Alice Spills The Tea

Cinderella 🫖 Alice Spills the Tea: Short Story

☕️ Alice’s Mad Tea Party Presents: Alice Spills the Tea - Cinderella

Pour your tea, darlings, and tuck your fingers out of the sugar bowl. Tonight we wander into a tale of rags and riches, cruelty and cleverness, and a single slipper that changes everything. You think you know Cinderella? Oh, sweetlings, the version you know is only a shimmer of the shadow of the real story.

Once upon a time, there was a kind and gentle girl whose mother had died, leaving her in the care of a stepmother who despised her. Her stepsisters were cruel, greedy, and vain. They forced her to work endlessly, scrubbing floors, cooking meals, and sleeping by the cinders of the hearth. From this, she earned her name, Cinderella. Her spirit, however, remained unbroken.

One day, the king announced a grand ball, seeking a bride for his son. Cinderella longed to attend, but her stepmother forbade it. Heartbroken, she watched as her stepsisters left in splendor. Alone and weeping, she encountered her magical helper - a fairy godmother in Perrault’s 1697 French version, or a magical date tree in Basile’s 1634 Italian version, or even a fish in the Chinese Ye Xian story from the 9th century. With a wave of magic, her rags transformed into a magnificent gown, a carriage appeared, and glittering slippers adorned her feet.

At the ball, the prince was captivated. Cinderella danced, enchanting all who saw her, but she fled at midnight, leaving behind one slipper. The prince, determined to find her, traveled the kingdom, trying the slipper on every maiden. At last, it fit Cinderella perfectly. Her identity revealed, she married the prince, rising from ashes and oppression to royalty. Justice came to her stepfamily in various forms across the versions: in Basile’s tale, the stepsisters are punished harshly, while Perrault softens their fate to moral correction.
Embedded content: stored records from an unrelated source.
`src/rtl/pll_reset_sequencer.sv`:
```
// PLL reset pulse generator and lock qualifier: pulses PLL RESET, waits for a stable
// synchronised lock, then releases the downstream reset while lock holds.
module pll_reset_sequencer #(
    parameter int unsigned RST_CYCLES    = 16,
    parameter int unsigned LOCK_TIMEOUT  = 2500000,
    parameter int unsigned STABLE_CYCLES = 65536,
    parameter int unsigned CNT_W         = 22,
    parameter int unsigned ERR_W         = 8
) (
    input  logic             clk,
    input  logic             resetn,
    input  logic             pll_lock,
    input  logic             soft_rst_req,
    output logic             pll_reset,
    output logic             sys_rst_n,
    output logic             locked,
    output logic [1:0]       state,
    output logic [ERR_W-1:0] loss_count,
    output logic [ERR_W-1:0] timeout_count
);

    typedef enum logic [1:0] {
        PLL_RST   = 2'b00,
        WAIT_LOCK = 2'b01,
        STABLE    = 2'b10,
        RUN       = 2'b11
    } state_e;

    localparam logic [CNT_W-1:0] RST_LAST     = CNT_W'(RST_CYCLES - 1);
    localparam logic [CNT_W-1:0] TIMEOUT_LAST = CNT_W'(LOCK_TIMEOUT - 1);
    localparam logic [CNT_W-1:0] STABLE_LAST  = CNT_W'(STABLE_CYCLES - 1);
    localparam logic [ERR_W-1:0] ERR_MAX      = {ERR_W{1'b1}};

    state_e             state_q, state_d;
    logic [CNT_W-1:0]   cnt_q, cnt_d;
    logic [ERR_W-1:0]   loss_q, loss_d;
    logic [ERR_W-1:0]   tmo_q, tmo_d;
    logic               sync1_q, lock_s_q;
    logic               pll_reset_q, run_q;

    // Two-flop synchroniser for the asynchronous PLL lock.
    always_ff @(posedge clk or negedge resetn) begin
        if (!resetn) begin
            sync1_q  <= 1'b0;
            lock_s_q <= 1'b0;
        end else begin
            sync1_q  <= pll_lock;
            lock_s_q <= sync1_q;
        end
    end

    // Next-state, counter and error-count logic; soft request overrides everything.
    always_comb begin
        state_d = state_q;
        cnt_d   = cnt_q;
        loss_d  = loss_q;
        tmo_d   = tmo_q;
        if (soft_rst_req) begin
            state_d = PLL_RST;
            cnt_d   = {CNT_W{1'b0}};
        end else begin
            case (state_q)
                PLL_RST: begin
                    if (cnt_q == RST_LAST) begin
                        state_d = WAIT_LOCK;
                        cnt_d   = {CNT_W{1'b0}};
                    end else begin
                        cnt_d = cnt_q + CNT_W'(1);
                    end
                end
                WAIT_LOCK: begin
                    if (lock_s_q) begin
                        state_d = STABLE;
                        cnt_d   = {CNT_W{1'b0}};
                    end else if (cnt_q == TIMEOUT_LAST) begin
                        state_d = PLL_RST;
                        cnt_d   = {CNT_W{1'b0}};
                        tmo_d   = (tmo_q == ERR_MAX) ? tmo_q : tmo_q + ERR_W'(1);
                    end else begin
                        cnt_d = cnt_q + CNT_W'(1);
                    end
                end
                STABLE: begin
                    if (!lock_s_q) begin
                        state_d = WAIT_LOCK;
                        cnt_d   = {CNT_W{1'b0}};
                    end else if (cnt_q == STABLE_LAST) begin
                        state_d = RUN;
                        cnt_d   = {CNT_W{1'b0}};
                    end else begin
                        cnt_d = cnt_q + CNT_W'(1);
                    end
                end
                RUN: begin
                    cnt_d = {CNT_W{1'b0}};
                    if (!lock_s_q) begin
                        state_d = PLL_RST;
                        loss_d  = (loss_q == ERR_MAX) ? loss_q : loss_q + ERR_W'(1);
                    end else begin
                        state_d = RUN;
                    end
                end
                default: begin
                    state_d = PLL_RST;
                    cnt_d   = {CNT_W{1'b0}};
                end
            endcase
        end
    end

    // State, counters and output flops; outputs are decoded from the next state
    // so they change on the same edge as the state register.
    always_ff @(posedge clk or negedge resetn) begin
        if (!resetn) begin
            state_q     <= PLL_RST;
            cnt_q       <= {CNT_W{1'b0}};
            loss_q      <= {ERR_W{1'b0}};
            tmo_q       <= {ERR_W{1'b0}};
            pll_reset_q <= 1'b1;
            run_q       <= 1'b0;
        end else begin
            state_q     <= state_d;
            cnt_q       <= cnt_d;
            loss_q      <= loss_d;
            tmo_q       <= tmo_d;
            pll_reset_q <= (state_d == PLL_RST);
            run_q       <= (state_d == RUN);
        end
    end

    assign pll_reset     = pll_reset_q;
    assign sys_rst_n     = run_q;
    assign locked        = run_q;
    assign state         = state_q;
    assign loss_count    = loss_q;
    assign timeout_count = tmo_q;

endmodule
```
Ah, but the story’s power is not just in romance. Cinderella is about survival, cleverness, patience, and virtue triumphing over cruelty. Every ball, every magical intervention, every tiny slipper is proof that goodness, wit, and endurance can bend fate to your favor.

Now, for the historical side of our story: the earliest known version is from China, 9th century AD, called Ye Xian, recorded in Miscellaneous Morsels from Youyang. It features a magical fish instead of a fairy godmother. Giambattista Basile told Cenerentola in 1634, Italian and far darker, emphasizing cruelty and divine justice. Charles Perrault, 1697, gave us the fairy godmother, glass slippers, and moral lessons, softening the story but keeping the charm and the heart.

So my darlings, when you hear Cinderella today, remember it is a tale spun across continents and centuries. A girl in rags, a lost slipper, cruelty and cunning, magic and justice. History, like magic, lingers in the details, and virtue, when clever and patient, always finds its reward.

Sip your tea carefully, for even the gentlest stories carry the bite of truth and the glitter of centuries.